Although many people probably think of bacteria when they hear the term microbe, there are many other microscopic organisms. Many are eukaryotic―i.e., having cells like our own, with a membrane-bound nucleus, as opposed to prokaryotic-like bacteria. While some of these are disease-causing, the majority simply exist as part of the vast food web and have their own ecological niches and importance. Many are considered protozoans, meaning they have animal-like traits and were once thought to be the ancestors of modern animals. These tiny creatures are commonly studied in school and can often be seen swimming in a drop of water viewed through a microscope. The following is a list of some of the common protozoan and algal microbes we share the world with.
Paramecia
Paramecium is a well-known genus of nonparasitic protozoans that can be cultivated easily in the laboratory. They are usually oval-shaped with rounded or pointed ends and are completely covered with fine hairlike filaments known as cilia. The cilia beat rhythmically to propel them around their watery environs and also serve to direct bacteria and other food particles into their "mouths." Unlike many other eukaryotic cells, paramecia have two kinds of nuclei: a large ellipsoidal nucleus called a macronucleus and at least one small nucleus called a micronucleus. Some species live in symbiosis with certain green algae, and many are important food for larger organisms, including fish larvae.
Amoeba
Amoebas are primarily identified by their unusual method of movement. These single-celled organisms can stretch their cell membranes in temporary extensions called pseudopodia, or false feet, and then shift the rest of their cell contents into the "foot" to slide over to its location. This type of movement, called amoeboid movement, is considered to be the most primitive form of animal locomotion. Several amoeba species are parasitic and cause diseases such as amoebic dysentery in humans; one species (Naegleria fowleri) is an infamous "brain-eater" that can cause death if it enters the human body through the nose.
Euglena
Euglena is a genus of more than 1,000 species found worldwide, many of which are commonly studied by biology classes.
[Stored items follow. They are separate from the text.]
[src/include/nes_video_consts.svh]
// NES video output constants
// Raster geometry, sync positions and overscan margins in half-rate pixels
`ifndef NES_VIDEO_CONSTS_SVH
`define NES_VIDEO_CONSTS_SVH

// Raster counter width
`define RASTER_W 10

// Horizontal geometry
`define H_PICTURE 512
`define H_LAST 681 // 682 pixels per line

// Vertical geometry
`define V_PICTURE 240
`define V_LAST_NTSC 261 // 262 lines
`define V_LAST_PAL 311 // 312 lines

// Sync positions
`define HSYNC_START 556
`define HSYNC_END 606
`define VSYNC_NTSC 243
`define VSYNC_PAL 270
`define VSYNC_LINES 3

// Overlay border that hides the overscan area
`define OS_LEFT 20
`define OS_RIGHT 496
`define OS_TOP 6
`define OS_BOTTOM 230

`endif

[src/design/nes_video_pkg.sv]
// NES video package
// Host write opcodes and video standard type

package nes_video_pkg;

	// Host write opcodes
	typedef enum logic [1:0] {
		OP_CTRL  = 2'd0, // Control register
		OP_PAL_A = 2'd1, // Palette set A entry
		OP_PAL_B = 2'd2  // Palette set B entry
	} cfg_op_t;

	// Video standard, also the frame length selector
	typedef enum logic {
		STD_NTSC = 1'b0,
		STD_PAL  = 1'b1
	} video_std_t;

endpackage

[src/design/nes_video_top.sv]
// NES video output stage
// Palette lookup, raster timing, blanking and sync around a host config block
`timescale 1ns/1ps

module nes_video_top
	import nes_video_pkg::*;
(
	input  logic        clk,
	input  logic        reset,
	input  logic [5:0]  color,
	input  logic [8:0]  count_v,
	input  logic        cfg_we,
	input  cfg_op_t     cfg_op,
	input  logic [5:0]  cfg_index,
	input  logic [15:0] cfg_data,
	output logic        sync_h,
	output logic        sync_v,
	output logic [4:0]  r,
	output logic [4:0]  g,
	output logic [4:0]  b
);

	video_std_t  std;
	logic        overscan;
	logic        pal_sel;
	logic        pal_we_a;
	logic        pal_we_b;
	logic [5:0]  pal_waddr;
	logic [14:0] pal_wdata;
	logic [14:0] pixel;
	logic [9:0]  h;
	logic [9:0]  v;

	video_cfg_regs i_video_cfg_regs (
		.clk       (clk),
		.reset     (reset),
		.cfg_we    (cfg_we),
		.cfg_op    (cfg_op),
		.cfg_index (cfg_index),
		.cfg_data  (cfg_data),
		.std       (std),
		.overscan  (overscan),
		.pal_sel   (pal_sel),
		.pal_we_a  (pal_we_a),
		.pal_we_b  (pal_we_b),
		.pal_waddr (pal_waddr),
		.pal_wdata (pal_wdata)
	);

	palette_lut i_palette_lut (
		.clk       (clk),
		.pal_we_a  (pal_we_a),
		.pal_we_b  (pal_we_b),
		.pal_waddr (pal_waddr),
		.pal_wdata (pal_wdata),
		.color     (color),
		.pal_sel   (pal_sel),
		.pixel     (pixel)
	);

	video_timing i_video_timing (
		.clk     (clk),
		.reset   (reset),
		.count_v (count_v),
		.std     (std),
		.pix_en  (),
		.h       (h),
		.v       (v),
		.sync_h  (sync_h),
		.sync_v  (sync_v)
	);

	// h and v hold for the disabled cycle, so every clock carries a pixel
	pixel_shaper i_pixel_shaper (
		.clk      (clk),
		.reset    (reset),
		.h        (h),
		.v        (v),
		.overscan (overscan),
		.pixel    (pixel),
		.r        (r),
		.g        (g),
		.b        (b)
	);

endmodule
These microbes have a single whiplike flagellum, which beats much like a propeller to move them throughout their watery environments. Euglena are unusual in that they are photosynthetic like plants but can also feed on other organisms. They are able to absorb food―usually bacteria―directly through the cell surface by a process known as phagocytosis, in which the cell membrane entraps food particles in a specialized pocket (vacuole) for digestion. Although they are microscopic, they can amass in sufficient numbers to cause a water bloom, which colors fresh water green or red (depending on the species) and can be detrimental to wildlife.
Diatoms
There are about 16,000 species of diatom found in all the waters of Earth. As major oxygen producers and food for many, many aquatic organisms, diatoms are among the most important and prolific microscopic sea organisms on the planet. Diatoms are considered algae and can be colonial or live as a single cell. They are characterized by their beautiful intricate shells, which are made of silica and can persist when the organism dies. There are even artists who patiently use microscopes and needles to arrange diatoms into complex microscopic mosaics that resemble stained glass! These passive organisms do not have a means of locomotion and do not move on their own.
Volvox
Volvox is a genus of about 20 species of freshwater green algae found nearly worldwide. Unlike the other microbes on this list, Volvox are exclusively colonial and form hollow spherical colonies of 500 to 60,000 cells. Some large colonies are just visible to the naked eye, but many are microscopic. Interestingly, the various cells in the colony serve different purposes. Some are equipped with flagella and work in tandem with other flagellated cells to move the colony. Cells with eyespots are generally situated together to help orient the colony toward light for photosynthesis. Such coordination and organization are highly unusual for colonial algae, and scientists believe this structure could be important in understanding how animals evolved from microorganisms.